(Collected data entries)

_____

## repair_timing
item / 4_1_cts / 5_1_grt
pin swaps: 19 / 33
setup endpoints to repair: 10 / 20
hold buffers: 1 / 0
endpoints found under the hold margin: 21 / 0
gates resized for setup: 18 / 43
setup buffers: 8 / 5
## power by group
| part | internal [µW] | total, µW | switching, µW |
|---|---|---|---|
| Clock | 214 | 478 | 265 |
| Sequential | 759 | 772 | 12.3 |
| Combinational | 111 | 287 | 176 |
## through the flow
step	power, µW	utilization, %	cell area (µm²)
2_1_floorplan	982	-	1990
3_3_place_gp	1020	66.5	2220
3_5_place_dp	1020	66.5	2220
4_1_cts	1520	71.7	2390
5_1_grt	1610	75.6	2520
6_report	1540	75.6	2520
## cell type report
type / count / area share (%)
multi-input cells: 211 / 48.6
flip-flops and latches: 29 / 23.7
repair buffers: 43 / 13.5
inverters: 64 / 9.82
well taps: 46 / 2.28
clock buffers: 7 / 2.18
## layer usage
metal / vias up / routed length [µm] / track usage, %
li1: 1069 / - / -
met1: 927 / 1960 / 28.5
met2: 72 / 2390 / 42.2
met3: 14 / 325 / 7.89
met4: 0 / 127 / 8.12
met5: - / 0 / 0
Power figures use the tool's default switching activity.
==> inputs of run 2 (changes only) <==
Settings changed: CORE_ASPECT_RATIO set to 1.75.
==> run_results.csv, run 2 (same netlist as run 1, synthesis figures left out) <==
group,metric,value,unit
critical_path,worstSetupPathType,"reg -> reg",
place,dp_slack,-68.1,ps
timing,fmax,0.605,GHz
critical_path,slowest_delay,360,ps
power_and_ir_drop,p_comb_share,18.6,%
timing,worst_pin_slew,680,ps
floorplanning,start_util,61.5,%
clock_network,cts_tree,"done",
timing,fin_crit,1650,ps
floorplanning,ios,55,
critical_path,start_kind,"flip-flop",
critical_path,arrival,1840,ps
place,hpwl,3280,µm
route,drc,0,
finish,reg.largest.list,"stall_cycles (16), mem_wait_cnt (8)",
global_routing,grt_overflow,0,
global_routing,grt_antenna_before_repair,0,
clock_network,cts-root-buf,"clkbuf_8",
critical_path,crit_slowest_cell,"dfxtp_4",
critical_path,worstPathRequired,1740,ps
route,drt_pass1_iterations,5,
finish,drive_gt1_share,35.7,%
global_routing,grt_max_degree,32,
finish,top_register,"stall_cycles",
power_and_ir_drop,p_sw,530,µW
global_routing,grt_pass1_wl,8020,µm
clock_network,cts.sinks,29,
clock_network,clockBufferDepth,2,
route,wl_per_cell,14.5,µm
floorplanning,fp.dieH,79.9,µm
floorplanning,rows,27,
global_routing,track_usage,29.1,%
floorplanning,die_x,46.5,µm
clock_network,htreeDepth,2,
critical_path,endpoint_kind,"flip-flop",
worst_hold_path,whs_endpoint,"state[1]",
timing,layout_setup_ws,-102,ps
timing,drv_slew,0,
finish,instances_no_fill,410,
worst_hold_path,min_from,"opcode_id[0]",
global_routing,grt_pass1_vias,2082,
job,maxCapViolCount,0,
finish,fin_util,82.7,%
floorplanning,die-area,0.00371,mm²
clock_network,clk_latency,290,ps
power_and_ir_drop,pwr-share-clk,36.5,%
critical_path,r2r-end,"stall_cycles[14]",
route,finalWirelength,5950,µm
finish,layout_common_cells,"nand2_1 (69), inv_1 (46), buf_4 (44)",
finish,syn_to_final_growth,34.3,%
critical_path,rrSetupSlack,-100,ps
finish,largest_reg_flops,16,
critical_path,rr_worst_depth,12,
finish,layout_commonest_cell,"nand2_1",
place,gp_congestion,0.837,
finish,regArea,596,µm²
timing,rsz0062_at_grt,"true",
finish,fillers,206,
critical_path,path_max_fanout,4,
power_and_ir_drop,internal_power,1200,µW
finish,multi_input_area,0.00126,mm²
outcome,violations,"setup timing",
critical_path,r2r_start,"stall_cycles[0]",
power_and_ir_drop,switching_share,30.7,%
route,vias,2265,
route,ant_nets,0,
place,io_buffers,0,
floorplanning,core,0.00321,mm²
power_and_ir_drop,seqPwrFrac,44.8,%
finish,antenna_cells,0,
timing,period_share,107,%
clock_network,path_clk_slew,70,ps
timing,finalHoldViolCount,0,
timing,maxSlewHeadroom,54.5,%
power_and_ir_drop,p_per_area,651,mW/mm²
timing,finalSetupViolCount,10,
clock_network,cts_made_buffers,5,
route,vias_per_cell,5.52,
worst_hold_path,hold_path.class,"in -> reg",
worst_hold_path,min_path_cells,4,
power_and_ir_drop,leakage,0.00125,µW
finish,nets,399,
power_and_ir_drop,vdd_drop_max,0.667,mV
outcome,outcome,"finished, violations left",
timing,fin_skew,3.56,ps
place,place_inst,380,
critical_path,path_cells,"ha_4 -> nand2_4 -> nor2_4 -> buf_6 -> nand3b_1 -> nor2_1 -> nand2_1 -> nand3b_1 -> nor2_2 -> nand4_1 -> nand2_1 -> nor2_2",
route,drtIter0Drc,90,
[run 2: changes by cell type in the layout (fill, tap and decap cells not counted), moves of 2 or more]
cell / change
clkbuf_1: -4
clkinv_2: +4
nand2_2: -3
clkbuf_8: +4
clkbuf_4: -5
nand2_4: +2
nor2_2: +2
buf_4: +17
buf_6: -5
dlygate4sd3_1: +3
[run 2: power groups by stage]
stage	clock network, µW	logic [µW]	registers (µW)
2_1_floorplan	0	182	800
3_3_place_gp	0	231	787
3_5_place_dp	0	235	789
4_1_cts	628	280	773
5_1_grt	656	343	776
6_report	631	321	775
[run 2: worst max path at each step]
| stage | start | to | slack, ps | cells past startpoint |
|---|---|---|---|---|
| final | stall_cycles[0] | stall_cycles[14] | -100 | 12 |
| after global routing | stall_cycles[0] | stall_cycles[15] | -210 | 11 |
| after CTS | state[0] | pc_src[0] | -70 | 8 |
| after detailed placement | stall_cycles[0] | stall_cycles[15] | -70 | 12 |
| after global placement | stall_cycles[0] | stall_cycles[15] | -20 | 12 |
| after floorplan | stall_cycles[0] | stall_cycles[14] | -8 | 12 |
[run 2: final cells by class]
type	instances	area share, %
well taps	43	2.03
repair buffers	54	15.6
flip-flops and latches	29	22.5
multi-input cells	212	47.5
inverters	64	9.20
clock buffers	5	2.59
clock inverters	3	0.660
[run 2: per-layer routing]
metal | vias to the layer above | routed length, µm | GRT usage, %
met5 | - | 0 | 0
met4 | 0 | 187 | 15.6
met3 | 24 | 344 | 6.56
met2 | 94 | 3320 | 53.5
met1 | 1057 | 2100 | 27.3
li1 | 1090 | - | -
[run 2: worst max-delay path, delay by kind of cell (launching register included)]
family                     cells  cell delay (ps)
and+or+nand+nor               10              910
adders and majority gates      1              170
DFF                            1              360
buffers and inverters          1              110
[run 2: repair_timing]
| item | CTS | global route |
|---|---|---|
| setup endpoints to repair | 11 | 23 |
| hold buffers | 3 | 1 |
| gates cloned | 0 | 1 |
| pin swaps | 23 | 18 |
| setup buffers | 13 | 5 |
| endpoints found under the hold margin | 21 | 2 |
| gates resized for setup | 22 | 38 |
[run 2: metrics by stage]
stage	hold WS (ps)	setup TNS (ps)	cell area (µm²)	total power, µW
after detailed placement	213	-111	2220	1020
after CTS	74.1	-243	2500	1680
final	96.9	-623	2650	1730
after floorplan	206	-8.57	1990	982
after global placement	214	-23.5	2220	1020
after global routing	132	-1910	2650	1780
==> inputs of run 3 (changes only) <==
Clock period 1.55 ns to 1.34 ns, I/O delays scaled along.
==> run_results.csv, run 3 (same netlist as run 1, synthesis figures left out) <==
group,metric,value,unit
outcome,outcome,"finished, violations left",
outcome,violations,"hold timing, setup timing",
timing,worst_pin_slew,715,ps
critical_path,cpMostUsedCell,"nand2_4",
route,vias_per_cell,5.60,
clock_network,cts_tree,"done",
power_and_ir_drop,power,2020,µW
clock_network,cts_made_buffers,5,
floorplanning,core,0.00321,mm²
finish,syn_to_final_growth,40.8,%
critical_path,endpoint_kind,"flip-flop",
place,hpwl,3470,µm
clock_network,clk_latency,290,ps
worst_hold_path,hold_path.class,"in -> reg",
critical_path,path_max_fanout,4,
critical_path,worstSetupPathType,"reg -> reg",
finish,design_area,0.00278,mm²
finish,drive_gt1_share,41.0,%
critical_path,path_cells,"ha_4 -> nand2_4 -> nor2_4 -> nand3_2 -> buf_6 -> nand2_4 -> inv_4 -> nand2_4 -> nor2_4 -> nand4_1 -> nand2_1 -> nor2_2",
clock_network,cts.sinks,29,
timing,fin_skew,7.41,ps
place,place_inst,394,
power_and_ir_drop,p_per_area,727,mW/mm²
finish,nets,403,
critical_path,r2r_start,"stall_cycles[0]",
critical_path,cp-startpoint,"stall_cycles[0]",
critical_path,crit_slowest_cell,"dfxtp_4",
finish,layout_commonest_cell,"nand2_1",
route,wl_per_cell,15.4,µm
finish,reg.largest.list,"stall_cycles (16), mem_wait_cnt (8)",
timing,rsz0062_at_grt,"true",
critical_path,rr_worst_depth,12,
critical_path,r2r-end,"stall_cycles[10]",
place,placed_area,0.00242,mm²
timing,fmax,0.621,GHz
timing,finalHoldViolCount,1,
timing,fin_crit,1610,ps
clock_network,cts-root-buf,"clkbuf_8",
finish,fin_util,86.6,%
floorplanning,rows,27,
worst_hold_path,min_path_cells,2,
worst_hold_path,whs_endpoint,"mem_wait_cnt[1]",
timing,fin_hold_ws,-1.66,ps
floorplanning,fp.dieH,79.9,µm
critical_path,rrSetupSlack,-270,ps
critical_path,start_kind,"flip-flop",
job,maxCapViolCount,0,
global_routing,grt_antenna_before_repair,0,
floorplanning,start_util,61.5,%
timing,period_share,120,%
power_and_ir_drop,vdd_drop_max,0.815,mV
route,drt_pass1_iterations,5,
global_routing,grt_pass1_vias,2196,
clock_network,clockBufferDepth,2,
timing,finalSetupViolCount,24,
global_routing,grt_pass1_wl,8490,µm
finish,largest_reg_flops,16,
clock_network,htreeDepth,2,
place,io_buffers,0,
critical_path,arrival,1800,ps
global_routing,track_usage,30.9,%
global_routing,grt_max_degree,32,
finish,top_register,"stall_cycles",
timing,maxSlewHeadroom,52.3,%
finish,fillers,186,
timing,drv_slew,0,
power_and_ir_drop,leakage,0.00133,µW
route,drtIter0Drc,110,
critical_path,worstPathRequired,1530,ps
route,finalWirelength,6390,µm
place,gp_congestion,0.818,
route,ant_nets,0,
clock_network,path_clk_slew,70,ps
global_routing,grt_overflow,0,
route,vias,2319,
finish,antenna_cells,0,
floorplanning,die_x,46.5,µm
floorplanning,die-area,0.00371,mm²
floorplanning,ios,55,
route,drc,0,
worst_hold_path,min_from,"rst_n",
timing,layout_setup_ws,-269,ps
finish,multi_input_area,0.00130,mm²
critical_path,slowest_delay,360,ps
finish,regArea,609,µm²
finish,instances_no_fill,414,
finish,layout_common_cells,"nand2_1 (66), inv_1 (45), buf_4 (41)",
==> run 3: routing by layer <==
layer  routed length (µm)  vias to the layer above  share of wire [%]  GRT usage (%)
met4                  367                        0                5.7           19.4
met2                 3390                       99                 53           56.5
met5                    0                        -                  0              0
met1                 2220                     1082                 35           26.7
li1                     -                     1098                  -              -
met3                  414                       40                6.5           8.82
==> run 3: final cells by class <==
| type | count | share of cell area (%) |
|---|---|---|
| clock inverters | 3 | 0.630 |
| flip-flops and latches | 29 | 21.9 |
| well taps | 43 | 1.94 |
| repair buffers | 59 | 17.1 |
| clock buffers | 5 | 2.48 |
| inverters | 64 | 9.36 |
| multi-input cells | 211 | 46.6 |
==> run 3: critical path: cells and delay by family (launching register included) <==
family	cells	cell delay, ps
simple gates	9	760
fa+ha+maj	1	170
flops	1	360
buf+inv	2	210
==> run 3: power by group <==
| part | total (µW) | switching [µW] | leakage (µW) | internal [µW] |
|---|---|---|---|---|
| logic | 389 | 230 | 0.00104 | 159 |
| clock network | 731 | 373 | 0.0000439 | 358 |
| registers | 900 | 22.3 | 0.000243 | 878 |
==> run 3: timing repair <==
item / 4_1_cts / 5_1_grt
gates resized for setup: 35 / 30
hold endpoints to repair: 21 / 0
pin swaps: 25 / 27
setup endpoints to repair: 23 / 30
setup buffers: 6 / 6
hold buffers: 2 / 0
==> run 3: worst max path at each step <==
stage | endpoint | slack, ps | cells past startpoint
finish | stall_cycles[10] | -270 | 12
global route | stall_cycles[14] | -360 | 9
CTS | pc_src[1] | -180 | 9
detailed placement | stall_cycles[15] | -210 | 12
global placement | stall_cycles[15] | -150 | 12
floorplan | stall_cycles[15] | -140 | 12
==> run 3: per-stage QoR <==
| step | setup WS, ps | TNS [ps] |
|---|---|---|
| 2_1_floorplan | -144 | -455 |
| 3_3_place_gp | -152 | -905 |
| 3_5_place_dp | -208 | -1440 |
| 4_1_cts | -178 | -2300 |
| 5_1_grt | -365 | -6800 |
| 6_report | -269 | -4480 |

_____

Assignment
From the data above, return every line from the line that has "-210 | 11 |" up to and including the line that has "CTS | global route |", exactly.

Task response
| after global routing | stall_cycles[0] | stall_cycles[15] | -210 | 11 |
| after CTS | state[0] | pc_src[0] | -70 | 8 |
| after detailed placement | stall_cycles[0] | stall_cycles[15] | -70 | 12 |
| after global placement | stall_cycles[0] | stall_cycles[15] | -20 | 12 |
| after floorplan | stall_cycles[0] | stall_cycles[14] | -8 | 12 |
[run 2: final cells by class]
type	instances	area share, %
well taps	43	2.03
repair buffers	54	15.6
flip-flops and latches	29	22.5
multi-input cells	212	47.5
inverters	64	9.20
clock buffers	5	2.59
clock inverters	3	0.660
[run 2: per-layer routing]
metal | vias to the layer above | routed length, µm | GRT usage, %
met5 | - | 0 | 0
met4 | 0 | 187 | 15.6
met3 | 24 | 344 | 6.56
met2 | 94 | 3320 | 53.5
met1 | 1057 | 2100 | 27.3
li1 | 1090 | - | -
[run 2: worst max-delay path, delay by kind of cell (launching register included)]
family                     cells  cell delay (ps)
and+or+nand+nor               10              910
adders and majority gates      1              170
DFF                            1              360
buffers and inverters          1              110
[run 2: repair_timing]
| item | CTS | global route |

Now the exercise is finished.